__Stored data entries__:
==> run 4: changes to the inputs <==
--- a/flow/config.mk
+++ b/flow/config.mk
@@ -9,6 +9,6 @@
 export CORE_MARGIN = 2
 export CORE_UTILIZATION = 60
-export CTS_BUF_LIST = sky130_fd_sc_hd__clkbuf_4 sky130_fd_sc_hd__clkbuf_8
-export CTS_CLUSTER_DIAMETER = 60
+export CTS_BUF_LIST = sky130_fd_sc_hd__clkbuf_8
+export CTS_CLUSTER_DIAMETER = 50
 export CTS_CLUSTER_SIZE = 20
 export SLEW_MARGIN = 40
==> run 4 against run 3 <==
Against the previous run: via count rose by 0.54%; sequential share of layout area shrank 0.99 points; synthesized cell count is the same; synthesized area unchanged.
This design comes from an exercise in tuning for small area and a short achievable clock period on the open sky130 flow, not from production work. The RTL was checked by simulation tests, not by an equivalence proof against the original design. Power and IR drop assume default switching activity.

Setup of nickel:
==> flow/design.v (excerpt) <==
module mult_top(
    input clk,
    input  [15:0] x,
    input  [15:0] y,
    output reg [31:0] p_out
    );
==> module mult_top, before the edit <==
module mult_top(
    input clk,
    input  [15:0] x,
    input  [15:0] y,
    output reg [31:0] p_out
    );
    wire [36:0] cs;
    wire [12:0] oa;
    wire [11:0] pl;
    lobo_pre pre(.x(x), .y(y), .cs(cs), .oa(oa), .pl(pl));
    reg [36:0] C_vec;    
    reg [12:0] A_vec;    
    reg [11:0] L_vec;    
    always @(posedge clk)
    begin
        C_vec <= cs;
        A_vec <= oa;
        L_vec <= pl;
    end
    wire [19:0] P_hi;
    lobo_sum sum(.cs(C_vec), .oa(A_vec), .p(P_hi));
    always @(posedge clk)
        p_out <= {P_hi, L_vec};
endmodule
==> module lobo_sum, before the edit <==
module lobo_sum(
    input  [36:0] cs,
    input  [12:0] oa,
    output [19:0] p             
    );
    wire w74 = cs[1] ^ cs[2] ^ cs[3];
    wire w75 = (cs[1] & cs[2]) | (cs[3] & (cs[1] ^ cs[2]));
    wire w76 = cs[4] ^ cs[5] ^ oa[2];
    wire w77 = (cs[4] & cs[5]) | (oa[2] & (cs[4] ^ cs[5]));
    wire w78 = cs[6] ^ cs[7] ^ oa[3];
    wire w79 = (cs[6] & cs[7]) | (oa[3] & (cs[6] ^ cs[7]));
    wire w80 = cs[8] ^ cs[9] ^ oa[4];
    wire w81 = (cs[8] & cs[9]) | (oa[4] & (cs[8] ^ cs[9]));
    wire w82 = cs[10] ^ cs[11] ^ oa[5];
    wire w83 = (cs[10] & cs[11]) | (oa[5] & (cs[10] ^ cs[11]));
    wire w84 = cs[12] ^ cs[13] ^ oa[6];
    wire w85 = (cs[12] & cs[13]) | (oa[6] & (cs[12] ^ cs[13]));
    wire w86 = cs[14] ^ cs[15] ^ oa[7];
    wire w87 = (cs[14] & cs[15]) | (oa[7] & (cs[14] ^ cs[15]));
    wire w88 = cs[16] ^ cs[17] ^ oa[8];
    wire w89 = (cs[16] & cs[17]) | (oa[8] & (cs[16] ^ cs[17]));
    wire w90 = cs[18] ^ cs[19] ^ oa[9];
    wire w91 = (cs[18] & cs[19]) | (oa[9] & (cs[18] ^ cs[19]));
    wire w92 = cs[20] ^ cs[21] ^ oa[10];
    wire w93 = (cs[20] & cs[21]) | (oa[10] & (cs[20] ^ cs[21]));
    wire w94 = cs[22] ^ cs[23] ^ oa[11];
    wire w95 = (cs[22] & cs[23]) | (oa[11] & (cs[22] ^ cs[23]));
    wire w96 = cs[24] ^ cs[25] ^ oa[12];
    wire w97 = (cs[24] & cs[25]) | (oa[12] & (cs[24] ^ cs[25]));
    wire w98 = cs[26] ^ cs[27] ^ ~oa[12];
    wire w99 = (cs[26] & cs[27]) | (~oa[12] & (cs[26] ^ cs[27]));
    wire w100 = ~(cs[28] ^ cs[29]);
    wire w101 = cs[28] | cs[29];
    wire w102 = ~(cs[31] ^ cs[32]);
    wire w103 = cs[31] | cs[32];
    wire w104 = cs[33] ^ cs[34];
    wire w105 = cs[33] & cs[34];
    wire w106 = cs[30] ^ w99 ^ w100;
    wire w107 = (cs[30] & w99) | (w100 & (cs[30] ^ w99));
    wire w108 = w101 ^ w102;
    wire w109 = w101 & w102;
    wire w110 = w103 ^ w104;
    wire w111 = w103 & w104;
    wire w112 = ~(cs[35] ^ w105);
    wire w113 = cs[35] | w105;
    wire [19:0] ra = {1'b1, cs[36], w111, w109, w107, w106, w97, w95, w93, w91, w89, w87, w85, w83, w81, w79, w77, w75, oa[1], cs[0]};
    wire [19:0] rb = {1'b0, w113, w112, w110, w108, 1'b0, w98, w96, w94, w92, w90, w88, w86, w84, w82, w80, w78, w76, w74, oa[0]};
    assign p = ra + rb;
endmodule
==> module LOBOq2_12bit_1C_v2, before the edit <==
module LOBOq2_12bit_1C_v2(
    input [15:0] x,
    input [15:0] y,
    output [31:0] p
    );
    wire [36:0] cs;
    wire [12:0] oa;
    lobo_pre pre(.x(x), .y(y), .cs(cs), .oa(oa), .pl(p[11:0]));
    lobo_sum sum(.cs(cs), .oa(oa), .p(p[31:12]));
endmodule
==> flow/config.mk <==
export PLATFORM = sky130hd
export DESIGN_NAME = mult_top
export DESIGN_NICKNAME = mult_top
export VERILOG_FILES = /design/flow/design.v
export SDC_FILE = /design/flow/constraint.sdc
export NUM_CORES = 4
export LEC_CHECK = 0
export ABC_AREA = 1
export CAP_MARGIN = 20
export CORE_MARGIN = 2
export CORE_UTILIZATION = 40
export SETUP_SLACK_MARGIN = 2.7
export SLEW_MARGIN = 20
==> flow/constraint.sdc <==
create_clock -name core_clock -period 5.2 [get_ports {clk}]
set_input_delay 1.0400 -clock core_clock [delete_from_list [all_inputs] [get_ports {clk}]]
set_output_delay 1.0400 -clock core_clock [all_outputs]
set_load 0.01 [all_outputs]
standard.sh (not shown) runs the stock make flow with config.mk's settings and CLKGATE_MAP_FILE= SYNTH_SCRIPT=/design/flow/synth_recipe.tcl, a recipe that flattens the netlist after the stock synthesis.
==> flow/flow/run.sh <==
#!/bin/bash
# Standard layout, with the smallest buffer (buf_1) on every input and output
# port, and a clock tree of clkbuf_8 without dummy loads.
set -euo pipefail
export BUFFER_PORTS_ARGS="-buffer_cell sky130_fd_sc_hd__buf_1"
export CTS_ARGS="-sink_clustering_enable -repair_clock_nets -dont_use_dummy_load -buf_list sky130_fd_sc_hd__clkbuf_8"
bash standard.sh > standard.log 2>&1
diff inputs: nickel => raven
--- a/flow/design.v
+++ b/flow/design.v
@@ -2,8 +2,9 @@
     input clk,
     input  [15:0] x,
     input  [15:0] y,
-    output reg [31:0] p_out
-    );
+    output [31:0] p_out
+    );
+    localparam M = 14;
     wire [36:0] cs;
     wire [12:0] oa;
     wire [11:0] pl;
@@ -17,10 +18,20 @@
         A_vec <= oa;
         L_vec <= pl;
     end
-    wire [19:0] P_hi;
-    lobo_sum sum(.cs(C_vec), .oa(A_vec), .p(P_hi));
+    wire [M:0] lo;
+    wire [19-M:0] hi;
+    lobo_sum sum(.cs(C_vec), .oa(A_vec), .lo(lo), .hi(hi));
+    reg [11+M:0] P_vec;   
+    reg          K_vec;   
+    reg [19-M:0] H_vec;   
     always @(posedge clk)
-        p_out <= {P_hi, L_vec};
+    begin
+        P_vec <= {lo[M-1:0], L_vec};
+        K_vec <= lo[M];
+        H_vec <= hi;
+    end
+    assign p_out[11+M:0] = P_vec;
+    lobo_inc inc(.hi(H_vec), .c(K_vec), .p(p_out[31:12+M]));
 endmodule
 module lobo_pre(
     input  [15:0] x,
@@ -177,7 +188,8 @@
 module lobo_sum(
     input  [36:0] cs,
     input  [12:0] oa,
-    output [19:0] p             
+    output [14:0] lo,           
+    output [5:0] hi            
     );
     wire w74 = cs[1] ^ cs[2] ^ cs[3];
     wire w75 = (cs[1] & cs[2]) | (cs[3] & (cs[1] ^ cs[2]));
@@ -221,7 +233,15 @@
     wire w113 = cs[35] | w105;
     wire [19:0] ra = {1'b1, cs[36], w111, w109, w107, w106, w97, w95, w93, w91, w89, w87, w85, w83, w81, w79, w77, w75, oa[1], cs[0]};
     wire [19:0] rb = {1'b0, w113, w112, w110, w108, 1'b0, w98, w96, w94, w92, w90, w88, w86, w84, w82, w80, w78, w76, w74, oa[0]};
-    assign p = ra + rb;
+    assign lo = {1'b0, ra[13:0]} + {1'b0, rb[13:0]};
+    assign hi = ra[19:14] + rb[19:14];
+endmodule
+module lobo_inc(
+    input  [5:0] hi,
+    input  c,
+    output [5:0] p
+    );
+    assign p = hi + c;
 endmodule
 module LOBOq2_12bit_1C_v2(
     input [15:0] x,
@@ -230,6 +250,10 @@
     );
     wire [36:0] cs;
     wire [12:0] oa;
+    wire [14:0] lo;
+    wire [5:0] hi;
     lobo_pre pre(.x(x), .y(y), .cs(cs), .oa(oa), .pl(p[11:0]));
-    lobo_sum sum(.cs(cs), .oa(oa), .p(p[31:12]));
-endmodule
+    lobo_sum sum(.cs(cs), .oa(oa), .lo(lo), .hi(hi));
+    assign p[25:12] = lo[13:0];
+    lobo_inc inc(.hi(hi), .c(lo[14]), .p(p[31:26]));
+endmodule
==> comparison <==
- Changes observed in raven relative to nickel: clock share of power rose 1.2 points, worst-case vdd ir drop rose about 2.2%, sequential power share rose 3.6 points, initial core utilization rose 0.24 points, adder and majority gate portion of the synthesized area rose 1.4 points.
- Changes observed in raven relative to nickel: post-cts sizing count went up by 1; post-synthesis share of cell area spent on and, or, nand and nor gates moved down; final worst setup slack has increased.
- raven finished all stages; the layout is clean.
- Relative to nickel, the sequential cell count measured on raven has increased slightly.
- Wire length on raven is ahead of nickel.
- On clock-pin slew on the worst setup and hold paths, raven tracks nickel almost exactly.
- Per the comparison of raven with nickel, final area went down, number of placed cells counting well taps went down.

==> afterwards: timing with drivers on the ports <==
In the flow no input, the clock included, has a driving cell. The finished layouts below were timed again as built, in two steps. Step 1: set_driving_cell puts a clkbuf_16 on clk and a buf_2 on each other input, an assumption about the parent block. Step 2 moves the port delays by t, midway between the first and last clock arrival at a register: inputs arrive t later, outputs are due t later. That takes back most of the time a late clock gives input paths. a / b / c = ideal / step 1 / step 2; a / b = the first two.
| run | t, ns | slack for setup (ns) | latest minus earliest clock arrival (ns) |
|---|---|---|---|
| nickel | 0.391 | 2.690 / 2.704 / 2.313 | 0.023 / 0.024 |
| raven | 0.404 | 2.768 / 2.735 / 2.368 | 0.020 / 0.020 |
After both steps every run listed still meets setup and hold. The setup slack of raven, which loses most, moves by -0.033 ns with the drivers and by -0.400 ns with both steps.
What follows belongs to an exercise in optimizing a design on an open flow for small area, a short achievable clock period and few clock cycles; a production flow would make more cautious choices. At most, simulation tests tie the RTL to the original design; equivalence was not proved. Power figures rest on the tool's default switching activity, not on a simulated workload.

==> flow/design.v <==
module fastadd #(parameter N = 8)
(input [N-1:0] x, y,
input ci,
output [N-1:0] s);
reg [N:0] G, P;
integer i, d;
always @(*) begin
	G[0] = ci;
	P[0] = 1'b0;
	for (i = 0; i < N; i = i + 1) begin
		G[i+1] = x[i] & y[i];
		P[i+1] = x[i] ^ y[i];
	end
	for (d = 1; d <= N; d = d * 2)
		for (i = N; i >= d; i = i - 1) begin
			G[i] = G[i] | (P[i] & G[i-d]);
			P[i] = P[i] & P[i-d];
		end
end
assign s = x ^ y ^ G[N-1:0];
endmodule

__WHAT YOU WILL DO__: What is needed is every line of the records that contains the word "comparison".

__RESULT__:
==> comparison <==
- Per the comparison of raven with nickel, final area went down, number of placed cells counting well taps went down.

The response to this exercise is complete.